SWI-Prolog is currently bigint aware:
?- format("abc ~2f def", [123123123123123123123]).
abc 123123123123123123123.00 def
?- format("abc ~2f def", [123123123123123123123.0]).
abc 123123123123123126272.00 def
Trealla Prolog doesn’t tolerate integer:
?- format("abc ~2f def", [123123123123123123123]).
error(type_error(float,123123123123123123123),format/2).
Scryer Prolog does sometimes nonsense for float:
?- format("abc ~2f def", [123123123123123123123.0]).
abc 1.23 def true.
Edit 13.01.2023
My conclusion, to reach the level of SWI-Prolog,
a number_codes with a format parameters is needed, and
not a float_codes that is restricted to floats.

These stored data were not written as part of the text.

This is an optimization exercise on Yosys and OpenROAD, whose aim is small area, a short achievable clock period and few clock cycles per item, not a production implementation. Function was checked by simulation only, so behaviour that the tests miss may differ from the original.

==> job 6364 <==
Design crsf_core, start of the top module:
module crsf_core (
    input  wire        clk,
    input  wire        rst,         
    input  wire        in_valid,
    output wire        in_ready,
    input  wire [1:0]  in_kind,     
    input  wire        in_we,       
    input  wire [11:0] in_off,      
    input  wire [31:0] in_data,     
    output reg         rsp_valid,
    output reg  [31:0] rsp_data
);
Settings: LEC_CHECK=0, CAP_MARGIN=25, CORE_MARGIN=2, CORE_UTILIZATION=30, PLACE_DENSITY=0.4, SLEW_MARGIN=30; clock period 130.0 ns.
standard.sh (not shown) runs the stock make flow with config.mk's settings and CLKGATE_MAP_FILE= SYNTH_SCRIPT=/design/flow/synth_recipe.tcl, a recipe that flattens the netlist after the stock synthesis.
==> flow/flow/run.sh <==
#!/bin/bash
set -euo pipefail
export BUFFER_PORTS_ARGS="-buffer_cell sky130_fd_sc_hd__buf_2"
export CTS_ARGS="-sink_clustering_enable -repair_clock_nets -dont_use_dummy_load -sink_clustering_size 22 -sink_clustering_max_diameter 120"
bash standard.sh > standard_flow.log 2>&1
==> job 3170 (differences from job 6364) <==
--- a/flow/design.v
+++ b/flow/design.v
@@ -249,23 +249,20 @@
     integer gq;
     always @* begin
         grp = 32'd0;
         for (gq = 0; gq < 15; gq = gq + 1)
             grp = grp | (tx_pay_t[32*gq +: 32] & {32{gsel == gq}});
     end
     wire [1:0]  nmod  = tx_len[1:0];                 
     wire        glast = crc_rem == 4'd1 && nmod != 2'd0;
-    wire [7:0]  crc_u1 = crc_step(crc_run ? tx_crc : rx_crc, crc_run ? grp[7:0] : rx_d);
-    wire [7:0]  crc_u2 = crc_step(crc_run ? crc_u1 : is_send ? 8'h00 : crc_acc,
-                                  crc_run ? grp[15:8] : is_send ? pl_type : arg_a);
     reg  [7:0]  crc_fold;
     always @* begin
-        crc_fold = crc_u1;
-        if (!glast || nmod > 2'd1) crc_fold = crc_u2;
+        crc_fold = crc_step(tx_crc, grp[7:0]);
+        if (!glast || nmod > 2'd1) crc_fold = crc_step(crc_fold, grp[15:8]);
         if (!glast || nmod > 2'd2) crc_fold = crc_step(crc_fold, grp[23:16]);
         if (!glast)                crc_fold = crc_step(crc_fold, grp[31:24]);
     end
     always @* begin
         crc_rem_d = crc_rem;
         if (rq)
             crc_rem_d = 4'd0;
         else if (c_send)
@@ -371,17 +368,17 @@
         end else begin
             if (sv && !faulted && flt) begin
                 faulted    <= 1'b1;
                 fault_code <= flt_code;
                 fault_info <= flt_info;
             end
             if (c_init)  en <= 1'b1;
             if (c_clear) crc_acc <= 8'h00;
-            if (c_feed)  crc_acc <= crc_u2;
+            if (c_feed)  crc_acc <= crc_step(crc_acc, arg_a);
             if (c_latch_ch)   sh_ch_nz   <= st_ch_valid;
             if (c_latch_link) sh_link_nz <= st_link_valid;
             if (ch_commit)   st_ch_valid   <= 1'b1;
             if (link_commit) st_link_valid <= 1'b1;
             if (rx_go && rx_k == 2'b10)
                 rx_dead <= 1'b1;
             if (rx_byte) begin
                 case (rx_state)
@@ -436,32 +433,32 @@
     end
     integer i;
     always @(posedge clk) begin
         if (rx_byte && rx_state == S_SEEK)
             rx_dea <= rx_d == 8'hEA;
         if (rx_byte && rx_state == S_LEN)
             rx_crc <= 8'h00;
         if (rx_byte && rx_state == S_BODY && !rx_last)
-            rx_crc <= crc_u1;
+            rx_crc <= crc_step(rx_crc, rx_d);
         if (rx_byte && rx_state == S_BODY && rx_cnt == 6'd0) begin
             rx_t16 <= rx_d == 8'h16;
             rx_t14 <= rx_d == 8'h14;
         end
         if (rx_byte && rx_state == S_BODY && rx_cnt != 6'd0 && rx_cnt <= 6'd22)
             rx_buf <= {rx_d, rx_buf[175:8]};
         if (ch_commit)    st_ch   <= rx_buf;
         if (link_commit)  st_link <= rx_buf[175:96];
         if (c_latch_ch)   sh_ch   <= st_ch;
         if (c_latch_link) sh_link <= st_link;
         if (c_send) begin
             tx_pay  <= pl_src;
             tx_dea  <= arg_a == 8'hEA;
             tx_type <= pl_type;
-            tx_crc  <= crc_u2;
+            tx_crc  <= crc_step(8'h00, pl_type);
             crc_g   <= 4'd0;
         end else if (crc_run) begin
             tx_crc  <= crc_fold;
             crc_g   <= crc_g + 4'd1;
         end
     end
     always @(posedge clk) begin
         for (i = 0; i < 16; i = i + 1)
Settings changed: CAP_MARGIN 25 to 30, SLEW_MARGIN 30 to 40.
==> impl_metrics.py <==
metrics = {
    "run_status": {
        "outcome": "timing/DRC/antenna clean",
    },
    "finish": {
        "nClkBuffers": 125,
        "instances_no_fill": 10590,
        "signal_buffers": 469,
    },
    "logic_synthesis": {
        "synth.area.top_cells": "edfxtp_1 71%, dfxtp_1 3.7%, a22oi_1 2.6%",
    },
    "grt": {
        "met3_usage_pct": 10.47,
    },
    "drt": {
        "first_pass_iters": 7,
    },
}
The numbers above come from job 3170.
Context: an optimization exercise on an open-source flow, tuned for small area, a short achievable clock period and few clock cycles. The choices shown serve that exercise and are no tape-out recipe.
Only simulation tests tie the RTL to the original design; equivalence was not proved.
No activity file was given, so power comes from the tool's default toggle rates.

## flow/run.sh

```bash
#!/bin/bash
set -euo pipefail
bash standard.sh SETUP_SLACK_MARGIN=7.4 'BUFFER_PORTS_ARGS=-buffer_cell sky130_fd_sc_hd__buf_1' finish > make_finish.log 2>&1
```

## standard.sh

```bash
#!/bin/bash
# synth_recipe.tcl (not shown) runs the flow's synth.tcl, then flattens the netlist and writes it again
# the make line also repeats each setting of config.mk as NAME=value (left out here)
make -C /OpenROAD-flow-scripts/flow DESIGN_CONFIG=/design/flow/config.mk WORK_HOME=/design/flow/orfs CLKGATE_MAP_FILE= SYNTH_SCRIPT=/design/flow/synth_recipe.tcl "${@:-finish}"
```
This design comes from an exercise in tuning for small area, a short achievable clock period and few clock cycles on the open sky130 flow, not from production work. Only simulation tests tie the RTL to the original design; equivalence was not proved. Power figures rest on the tool's default switching activity, not on a simulated workload.

--- flow/run.sh ---
#!/bin/bash
# synth_recipe.tcl (not shown) runs the flow's synth.tcl, then flattens the netlist and writes it again
# the make line also repeats each setting of config.mk as NAME=value (left out here)
make -C /OpenROAD-flow-scripts/flow DESIGN_CONFIG=/design/flow/config.mk WORK_HOME=/design/flow/orfs CLKGATE_MAP_FILE= SYNTH_SCRIPT=/design/flow/synth_recipe.tcl finish
--- flow/constraint.sdc ---
create_clock -name core_clock -period 10.0 [get_ports {clk}]
set_input_delay 2.0000 -clock core_clock [delete_from_list [all_inputs] [get_ports {clk}]]
set_output_delay 2.0000 -clock core_clock [all_outputs]
set_load 0.01 [all_outputs]
This is an optimization exercise on Yosys and OpenROAD, whose aim is small area, a short achievable clock period and few clock cycles per item, not a production implementation. Function was checked by simulation only, so behaviour that the tests miss may differ from the original.

==> inputs of run F <==
==> flow/design.v (excerpt) <==
module gt3b_sc (
    input  wire        clk,
    input  wire        rst,
    input  wire        req_valid,
    output wire        req_ready,
    input  wire        req_write,
    input  wire [6:0]  req_addr,
    input  wire [15:0] req_wdata,
    output reg         rsp_valid,
    output reg  [15:0] rsp_rdata,
    output wire        ev_valid,
    output wire [3:0]  ev_ch,
    output wire [15:0] ev_val,
    output wire        ev_frame,
    output wire [3:0]  nch
);
    reg               ill;
    reg signed [13:0] acc_r;
    reg [15:0]        frameseq;
    reg [15:0]        raw_st, raw_th;
    reg [15:0]        cal_r [0:7];       
    reg [3:0]         nch_r;
    reg [7:0]         reverse_r;
    reg [3:0]         ch_4ws;
    reg [3:0]         ch_dig;
    reg               crab;
    reg signed [7:0]  mix4ws;
    reg signed [13:0] ndig;              
    reg signed [7:0]  expo_r [0:2];      
    reg [6:0]         dr_r [0:2];        
    reg [6:0]         stspd_turn, stspd_ret;
    reg [8:0]         md_turn, md_ret;   
    reg               inf_turn, inf_ret;
  ...
==> flow/config.mk <==
export PLATFORM = sky130hd
export DESIGN_NAME = gt3b_sc
export DESIGN_NICKNAME = gt3b_sc
export VERILOG_FILES = /design/flow/design.v
export SDC_FILE = /design/flow/constraint.sdc
export NUM_CORES = 4
export LEC_CHECK = 0
export CAP_MARGIN = 20
export CORE_MARGIN = 2
export CORE_UTILIZATION = 40
export PLACE_DENSITY = 0.6
export SLEW_MARGIN = 20
==> flow/constraint.sdc <==
create_clock -name core_clock -period 20.0 [get_ports {clk}]
set_input_delay 4.0000 -clock core_clock [delete_from_list [all_inputs] [get_ports {clk}]]
set_output_delay 4.0000 -clock core_clock [all_outputs]
set_load 0.01 [all_outputs]
run.sh (not shown) runs the stock make flow with config.mk's settings and CLKGATE_MAP_FILE= SYNTH_SCRIPT=/design/flow/synth_recipe.tcl, a recipe that flattens the netlist after the stock synthesis.
==> run A (differences from run F) <==
--- a/flow/design.v
+++ b/flow/design.v
@@ -177,74 +177,62 @@
     input  wire [3:0]  c0_ch,
     input  wire signed [13:0] c0_val,
     input  wire        force_hit,
     input  wire signed [13:0] force_val,
     input  wire signed [10:0] kn,        
     input  wire signed [10:0] kp,        
-    input  wire signed [7:0] trim,
-    output reg  [3:0]  c1_ch_o,
-    input  wire signed [7:0] subtrim,
-    input  wire        reverse,
+    input  wire [23:0] off,              
+    input  wire signed [15:0] kb,        
+    input  wire        rev,              
     output wire        fin_next,         
-    output reg         c3_evv,
-    output reg         c3_frame,
-    output reg  [3:0]  c3_ch,
-    output reg  signed [15:0] c3_val,
-    output reg  signed [13:0] c3_last_val
+    output reg         c2_evv,
+    output reg         c2_frame,
+    output reg  [3:0]  c2_ch,
+    output reg  signed [15:0] c2_val,
+    output reg  signed [13:0] c2_last_val
 );
-    wire signed [13:0] v0  = force_hit ? force_val : c0_val;
-    wire signed [10:0] k0  = v0[13] ? kn : kp;
-    wire signed [23:0] prod0 = v0 * k0;
-    reg        c1_v, c1_ev, c1_last, c1_sync;
-    reg signed [23:0] c1_prod;
-    reg signed [7:0]  c1_trim;
+    wire signed [13:0] v0 = force_hit ? force_val : c0_val;
+    wire signed [10:0] k0 = v0[13] ? kn : kp;
+    wire signed [25:0] x0 = v0 * k0 + $signed({2'b00, off});
+    reg        c1_v, c1_ev, c1_last, c1_sync, c1_rev;
+    reg [23:0] c1_x;
+    reg signed [15:0] c1_kb, c1_kbc;
+    reg [3:0]  c1_ch;
     reg signed [13:0] c1_lv;
-    wire signed [23:0] c1_num = c1_prod + c1_trim * 24'sd5000;
-    wire        sg1 = c1_num[23];
-    wire [22:0] n1  = sg1 ? 23'd250 - c1_num[22:0] : c1_num[22:0] + 23'd250;
-    wire signed [15:0] st10 = {{8{subtrim[7]}}, subtrim} * 16'sd10;
-    reg        c2_v, c2_ev, c2_last, c2_sync, c2_neg;
-    reg [22:0] c2_n;
-    reg signed [15:0] c2_st;
-    reg [3:0]  c2_ch;
-    reg signed [13:0] c2_lv;
-    wire [20:0] n2  = c2_n[22:2];
-    wire [24:0] r2  = ({4'd0, n2} << 3) + {6'd0, n2[20:2]} - {8'd0, n2[20:4]} + {12'd0, n2[20:8]}
-                    + {15'd0, n2[20:11]} + {18'd0, n2[20:13]} - {21'd0, n2[20:16]} + 25'd3;
-    wire [13:0] q2  = r2[23:10];
-    assign fin_next = c2_v && c2_last;
-    wire signed [15:0] val2 = c2_neg ? c2_st - $signed({2'b00, q2}) : c2_st + $signed({2'b00, q2});
+    wire [21:0] a1  = c1_x[23:2];
+    wire [25:0] r1  = ({4'd0, a1} << 3) + {6'd0, a1[21:2]} - {8'd0, a1[21:4]} + {12'd0, a1[21:8]}
+                    + {15'd0, a1[21:11]} + {17'd0, a1[21:13]} - {20'd0, a1[21:16]} + 26'd3;
+    wire [14:0] q1  = r1[24:10];
+    wire        m500 = (c1_x[1:0] == 2'b00) && (r1[9:3] == 7'd0);
+    wire        corr = m500 && (c1_x < 24'd4750250);
+    wire signed [15:0] qx = c1_rev ? ~$signed({1'b0, q1}) : $signed({1'b0, q1});
+    wire signed [15:0] val1a = qx + c1_kb;
+    wire signed [15:0] val1b = qx + c1_kbc;
+    wire signed [15:0] val1  = corr ? val1b : val1a;
+    assign fin_next = c1_v && c1_last;
     always @(posedge clk) begin
-        c1_prod <= prod0;
-        c1_trim <= trim;
-        c1_ch_o <= c0_ch;
+        c1_x    <= x0[23:0];
+        c1_kb   <= kb;
+        c1_kbc  <= rev ? kb + 16'sd1 : kb - 16'sd1;
+        c1_rev  <= rev;
+        c1_ch   <= c0_ch;
         c1_ev   <= c0_ev;
         c1_last <= c0_last;
         c1_sync <= c0_sync;
         c1_lv   <= v0;
-        c2_n    <= n1;
-        c2_neg  <= sg1 ^ reverse;
-        c2_st   <= reverse ? -st10 : st10;
-        c2_ch   <= c1_ch_o;
-        c2_ev   <= c1_ev;
-        c2_last <= c1_last;
-        c2_sync <= c1_sync;
-        c2_lv   <= c1_lv;
-        c3_val  <= val2;
-        c3_ch   <= c2_ch;
-        c3_last_val <= c2_lv;
+        c2_val  <= val1;
+        c2_ch   <= c1_ch;
+        c2_last_val <= c1_lv;
         if (rst) begin
             c1_v     <= 1'b0;
-            c2_v     <= 1'b0;
-            c3_evv   <= 1'b0;
-            c3_frame <= 1'b0;
+            c2_evv   <= 1'b0;
+            c2_frame <= 1'b0;
         end else begin
             c1_v     <= c0_v;
-            c2_v     <= c1_v;
-            c3_evv   <= c2_v && c2_ev;
-            c3_frame <= c2_v && c2_sync;
+            c2_evv   <= c1_v && c1_ev;
+            c2_frame <= c1_v && c1_sync;
         end
     end
 endmodule
 module gt3b_slew (
     input  wire signed [13:0] t,
     input  wire signed [13:0] last,
@@ -806,19 +794,17 @@
         for (ai = 0; ai < 6; ai = ai + 1)
             aux_mask[ai] = (ai + 3 <= nch_r) && !mixed[ai + 2];
     end
     reg        c0_v, c0_ev, c0_last, c0_sync;
     reg [3:0]  c0_ch;
     reg signed [13:0] c0_val;
-    wire [3:0] c1_ch;
     wire       chp_fin;
     wire       chp_evv, chp_frame;
     wire [3:0] chp_ch;
     wire signed [15:0] chp_val;
     wire signed [13:0] chp_lv;
-    wire [2:0] c1i = c1_ch[2:0] - 3'd1;
     reg  [3:0] i_ch;
     always @* begin
         i_ch = 4'd1;
         if (go)                 i_ch = w_sel;
         else if (s_st == S_SLQ) i_ch = ch_4ws;
         else if (q_st == Q_T0)  i_ch = 4'd2;
@@ -826,32 +812,37 @@
         else if (q_st == Q_AUX) i_ch = {1'b0, ax_i} + 4'd3;
     end
     wire [2:0] ii = i_ch[2:0] - 3'd1;
     wire signed [7:0] i_trim = (i_ch == 4'd1) ? trim_r[0] : (i_ch == 4'd2) ? trim_r[1] : 8'sd0;
     wire [7:0] i_epn = ep_r[{ii, 1'b0}];
     wire [7:0] i_epp = ep_r[{ii, 1'b1}];
+    wire signed [23:0] off1 = trim_r[0] * 24'sd5000 + 24'sd4750250;
+    wire signed [23:0] off2 = trim_r[1] * 24'sd5000 + 24'sd4750250;
     reg signed [10:0] c0_kn, c0_kp;
-    reg signed [7:0]  c0_trim;
+    reg [23:0]        c0_off;
     reg               c0_fh;
     always @(posedge clk) begin
         c0_kn   <= $signed({1'b0, i_epn, 2'b00}) + $signed({3'b000, i_epn}) + i_trim;
         c0_kp   <= $signed({1'b0, i_epp, 2'b00}) + $signed({3'b000, i_epp}) - i_trim;
-        c0_trim <= i_trim;
+        c0_off  <= (i_ch == 4'd1) ? off1 : (i_ch == 4'd2) ? off2 : 24'd4750250;
         c0_fh   <= (force_ch == i_ch);
     end
+    wire [2:0]  c0i    = c0_ch[2:0] - 3'd1;
+    wire signed [7:0] c0_st = subtrim_r[c0i];
+    wire        c0_rev = reverse_r[c0i];
+    wire signed [15:0] c0_st10 = {{8{c0_st[7]}}, c0_st} * 16'sd10;
+    wire signed [15:0] c0_kb = c0_rev ? 16'sd9501 - c0_st10 : c0_st10 - 16'sd9500;
     gt3b_chp u_chp (
         .clk(clk), .rst(rst),
         .c0_v(c0_v), .c0_ev(c0_ev), .c0_last(c0_last), .c0_sync(c0_sync),
         .c0_ch(c0_ch), .c0_val(c0_val),
         .force_hit(c0_fh), .force_val(force_val),
-        .kn(c0_kn), .kp(c0_kp), .trim(c0_trim),
-        .c1_ch_o(c1_ch),
-        .subtrim(subtrim_r[c1i]), .reverse(reverse_r[c1i]),
+        .kn(c0_kn), .kp(c0_kp), .off(c0_off), .kb(c0_kb), .rev(c0_rev),
         .fin_next(chp_fin),
-        .c3_evv(chp_evv), .c3_frame(chp_frame), .c3_ch(chp_ch),
-        .c3_val(chp_val), .c3_last_val(chp_lv)
+        .c2_evv(chp_evv), .c2_frame(chp_frame), .c2_ch(chp_ch),
+        .c2_val(chp_val), .c2_last_val(chp_lv)
     );
     assign ev_valid = chp_evv;
     assign ev_frame = chp_frame;
     assign ev_ch    = chp_ch;
     assign ev_val   = chp_val;
     integer i;
==> comparison <==
Between run A and run F, the lower hold slack is in run A (gap 0.010 ns). Against run A, the area after synthesis of run F is lower by about 0.9%. Of run A and run F, run A has the higher clock skew (gap 0.0075 ns). Against run A, the critical path depth of run F is higher by 4. Run A went through all stages and came out clean. Run F finished clean. Of run A and run F, run A has the higher final area (gap about 0.6%, measured against run F). Between run A and run F, the lower flip-flop and latch count is in run A (gap 23). Sequential share of layout area: run F is higher than run A (0.42 points). In run A the utilization is lower than in run F, by 0.14 points.
Testbench counts of run F, summed over its fixed seeds: cycles 24,132, frames 960.
Testbench counts of run A, summed over its fixed seeds: cycles 23,172, frames 960.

With a number_codes that also accepts integers, it will go
smooth to also format integers, as SWI-Prolog does.
On my side I started defining a new built-in:
atom_number(-Atom, +Atom, +Integer, +Number)
The above built-in takes a slightly different turn, not codes
but atom is the currency for number conversion. The
input atom is ‘f’ or ‘e’, and the input integer is the requested
precision. But it is currently too stupid for bigint, working on it.